Work request: Below are the records; give again exactly the line with "default: state_s = IDLE;", the line with "bus_wstrb_r <= '0;", and each line that lies between them, and nothing besides.

##### Records shown

[src/rtl/mem_access_unit.sv]
// Multi-cycle load/store bus master: req/ack toward the bus, ready/valid toward the pipeline.
module mem_access_unit
  import mau_pkg::*;
#(
  parameter int ADDR_W  = 32,
  parameter int DATA_W  = 32,
  parameter int TIMEOUT = 15
) (
  input logic  cpu_clk,
  input logic  cpu_rst,
  mau_if.master io
);

  localparam int NB = DATA_W / 8;
  localparam int LW = lane_w(DATA_W);
  localparam int TW = $clog2(TIMEOUT + 1);

  state_t            state_r, state_s;
  logic [TW-1:0]     timer_r;
  logic [1:0]        size_r;
  logic              uns_r;
  logic [LW-1:0]     lane_r;
  logic              bus_req_r, bus_we_r;
  logic [ADDR_W-1:0] bus_addr_r;
  logic [NB-1:0]     bus_wstrb_r;
  logic [DATA_W-1:0] bus_wdata_r;
  logic              rsp_valid_r, rsp_err_r;
  logic [DATA_W-1:0] rsp_rdata_r;
  logic              accept_s, illegal_s, ack_s, timeout_s;
  logic [1:0]        al_size_s;
  logic [LW-1:0]     al_lane_s;
  logic [NB-1:0]     al_wstrb_s;
  logic [DATA_W-1:0] al_wdata_s, al_rdata_s;

  // Misalignment and unsupported-size detection on the incoming request.
  always_comb begin
    case (io.req_size)
      SZ_B:    illegal_s = 1'b0;
      SZ_H:    illegal_s = io.req_addr[0];
      SZ_W:    illegal_s = |io.req_addr[1:0];
      SZ_D:    illegal_s = (DATA_W == 32) ? 1'b1 : |io.req_addr[2:0];
      default: illegal_s = 1'b1;
    endcase
  end

  // Next-state logic; an ack on the timeout edge still completes normally.
  always_comb begin
    state_s   = state_r;
    accept_s  = 1'b0;
    ack_s     = 1'b0;
    timeout_s = 1'b0;
    case (state_r)
      IDLE: begin
        if (io.req_valid) begin
          accept_s = 1'b1;
          state_s  = illegal_s ? RESP : BUS;
        end else begin
          state_s = IDLE;
        end
      end
      BUS: begin
        if (io.Bus_ack) begin
          ack_s   = 1'b1;
          state_s = RESP;
        end else if (timer_r == TW'(TIMEOUT - 1)) begin
          timeout_s = 1'b1;
          state_s   = RESP;
        end else begin
          state_s = BUS;
        end
      end
      RESP:    state_s = IDLE;
      default: state_s = IDLE;
    endcase
  end

  // State register.
  always_ff @(posedge cpu_clk) begin
    if (!cpu_rst) state_r <= IDLE;
    else          state_r <= state_s;
  end

  // Steering uses live request fields while idle, captured fields during the access.
  assign al_size_s = (state_r == IDLE) ? io.req_size : size_r;
  assign al_lane_s = (state_r == IDLE) ? io.req_addr[LW-1:0] : lane_r;

  mau_lane_align #(.DATA_W(DATA_W)) u_align (
    .size        (al_size_s),
    .lane        (al_lane_s),
    .is_unsigned (uns_r),
    .wdata       (io.req_wdata),
    .rdata       (io.Bus_rdata),
    .wstrb       (al_wstrb_s),
    .wdata_lanes (al_wdata_s),
    .rdata_ext   (al_rdata_s)
  );

  // Request capture, bus drive registers, timer and response registers.
  always_ff @(posedge cpu_clk) begin
    if (!cpu_rst) begin
      timer_r     <= '0;
      size_r      <= 2'd0;
      uns_r       <= 1'b0;
      lane_r      <= '0;
      bus_req_r   <= 1'b0;
      bus_we_r    <= 1'b0;
      bus_addr_r  <= '0;
      bus_wstrb_r <= '0;
      bus_wdata_r <= '0;
      rsp_valid_r <= 1'b0;
      rsp_err_r   <= 1'b0;
      rsp_rdata_r <= '0;
    end else begin
      rsp_valid_r <= 1'b0;
      if (accept_s) begin
        size_r  <= io.req_size;
        uns_r   <= io.req_unsigned;
        lane_r  <= io.req_addr[LW-1:0];
        timer_r <= '0;
        if (illegal_s) begin
          rsp_valid_r <= 1'b1;
          rsp_err_r   <= 1'b1;
          rsp_rdata_r <= '0;
        end else begin
          bus_req_r   <= 1'b1;
          bus_we_r    <= io.req_we;
          bus_addr_r  <= {io.req_addr[ADDR_W-1:LW], {LW{1'b0}}};
          bus_wstrb_r <= io.req_we ? al_wstrb_s : '0;
          bus_wdata_r <= io.req_we ? al_wdata_s : '0;
        end
      end else if (ack_s || timeout_s) begin
        bus_req_r   <= 1'b0;
        rsp_valid_r <= 1'b1;
        rsp_err_r   <= timeout_s;
        rsp_rdata_r <= (ack_s && !bus_we_r) ? al_rdata_s : '0;
      end else if (state_r == BUS) begin
        timer_r <= timer_r + TW'(1);
      end
    end
  end

  assign io.req_ready = (state_r == IDLE);
  assign io.rsp_valid = rsp_valid_r;
  assign io.rsp_err   = rsp_err_r;
  assign io.rsp_rdata = rsp_rdata_r;
  assign io.Bus_req   = bus_req_r;
  assign io.Bus_we    = bus_we_r;
  assign io.Bus_addr  = bus_addr_r;
  assign io.Bus_wstrb = bus_wstrb_r;
  assign io.Bus_wdata = bus_wdata_r;

endmodule
==> src/rtl/rf_2r1w_be.sv <==
// Register file with one byte-enabled write port and two registered read ports.
// Reads bypass a same-cycle write to the same entry (write-first); out-of-range reads return 0.
module rf_2r1w_be #(
  parameter  int WIDTH = 16,
  parameter  int DEPTH = 8,
  localparam int AW    = $clog2(DEPTH),
  localparam int BW    = WIDTH / 8
) (
  input  logic             clk,
  input  logic             rst,
  input  logic             wr_en,
  input  logic [AW-1:0]    wr_addr,
  input  logic [BW-1:0]    wr_be,
  input  logic [WIDTH-1:0] wr_data,
  input  logic             rd0_en,
  input  logic [AW-1:0]    rd0_addr,
  output logic [WIDTH-1:0] rd0_data,
  output logic             rd0_valid,
  input  logic             rd1_en,
  input  logic [AW-1:0]    rd1_addr,
  output logic [WIDTH-1:0] rd1_data,
  output logic             rd1_valid,
  input  logic             clr_start,
  output logic             busy,
  output logic             clr_done
);
  import rf_pkg::*;

  localparam logic [AW:0] DEPTH_C = (AW + 1)'(DEPTH);

  logic [WIDTH-1:0]    mem_q [DEPTH];
  logic                clr_we;
  logic [AW-1:0]       clr_addr;
  logic                wr_in_range;
  logic                wr_acc;
  logic [WIDTH-1:0]    wr_old;
  logic [RF_MAX_W-1:0] merged_ext;
  logic [WIDTH-1:0]    wr_merged;

  rf_clear_seq #(
    .DEPTH(DEPTH),
    .AW   (AW)
  ) u_clear_seq (
    .clk        (clk),
    .rst        (rst),
    .clr_start_i(clr_start),
    .busy_o     (busy),
    .clr_done_o (clr_done),
    .clr_we_o   (clr_we),
    .clr_addr_o (clr_addr)
  );

  // A clear request in IDLE wins over a write presented in the same cycle.
  assign wr_in_range = ({1'b0, wr_addr} < DEPTH_C);
  assign wr_acc      = wr_en & ~busy & ~clr_start & wr_in_range;
  assign wr_old      = wr_in_range ? mem_q[wr_addr] : '0;
  assign merged_ext  = rf_merge(RF_MAX_W'(wr_old), RF_MAX_W'(wr_data), RF_MAX_BW'(wr_be));
  assign wr_merged   = merged_ext[WIDTH-1:0];

  always_ff @(posedge clk or negedge rst) begin
    if (!rst) begin
      for (int i = 0; i < DEPTH; i++) mem_q[i] <= '0;
    end else if (clr_we) begin
      mem_q[clr_addr] <= '0;
    end else if (wr_acc) begin
      mem_q[wr_addr] <= wr_merged;
    end
  end

  logic          rd_en   [2];
  logic [AW-1:0] rd_addr [2];

  assign rd_en[0]   = rd0_en;
  assign rd_en[1]   = rd1_en;
  assign rd_addr[0] = rd0_addr;
  assign rd_addr[1] = rd1_addr;

  for (genvar gi = 0; gi < 2; gi++) begin : g_rd
    logic             in_range;
    logic             acc;
    logic [WIDTH-1:0] word;
    logic [WIDTH-1:0] data_q;
    logic             valid_q;

    always_comb begin
      in_range = ({1'b0, rd_addr[gi]} < DEPTH_C);
      acc      = rd_en[gi] & ~busy;
      word     = '0;
      if (in_range) begin
        word = (wr_acc && (wr_addr == rd_addr[gi])) ? wr_merged : mem_q[rd_addr[gi]];
      end
    end

    always_ff @(posedge clk or negedge rst) begin
      if (!rst) begin
        data_q  <= '0;
        valid_q <= 1'b0;
      end else begin
        valid_q <= acc;
        if (acc) data_q <= word;
      end
    end
  end

  assign rd0_data  = g_rd[0].data_q;
  assign rd0_valid = g_rd[0].valid_q;
  assign rd1_data  = g_rd[1].data_q;
  assign rd1_valid = g_rd[1].valid_q;

endmodule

##########

Result of the exercise:
      default: state_s = IDLE;
    endcase
  end

  // State register.
  always_ff @(posedge cpu_clk) begin
    if (!cpu_rst) state_r <= IDLE;
    else          state_r <= state_s;
  end

  // Steering uses live request fields while idle, captured fields during the access.
  assign al_size_s = (state_r == IDLE) ? io.req_size : size_r;
  assign al_lane_s = (state_r == IDLE) ? io.req_addr[LW-1:0] : lane_r;

  mau_lane_align #(.DATA_W(DATA_W)) u_align (
    .size        (al_size_s),
    .lane        (al_lane_s),
    .is_unsigned (uns_r),
    .wdata       (io.req_wdata),
    .rdata       (io.Bus_rdata),
    .wstrb       (al_wstrb_s),
    .wdata_lanes (al_wdata_s),
    .rdata_ext   (al_rdata_s)
  );

  // Request capture, bus drive registers, timer and response registers.
  always_ff @(posedge cpu_clk) begin
    if (!cpu_rst) begin
      timer_r     <= '0;
      size_r      <= 2'd0;
      uns_r       <= 1'b0;
      lane_r      <= '0;
      bus_req_r   <= 1'b0;
      bus_we_r    <= 1'b0;
      bus_addr_r  <= '0;
      bus_wstrb_r <= '0;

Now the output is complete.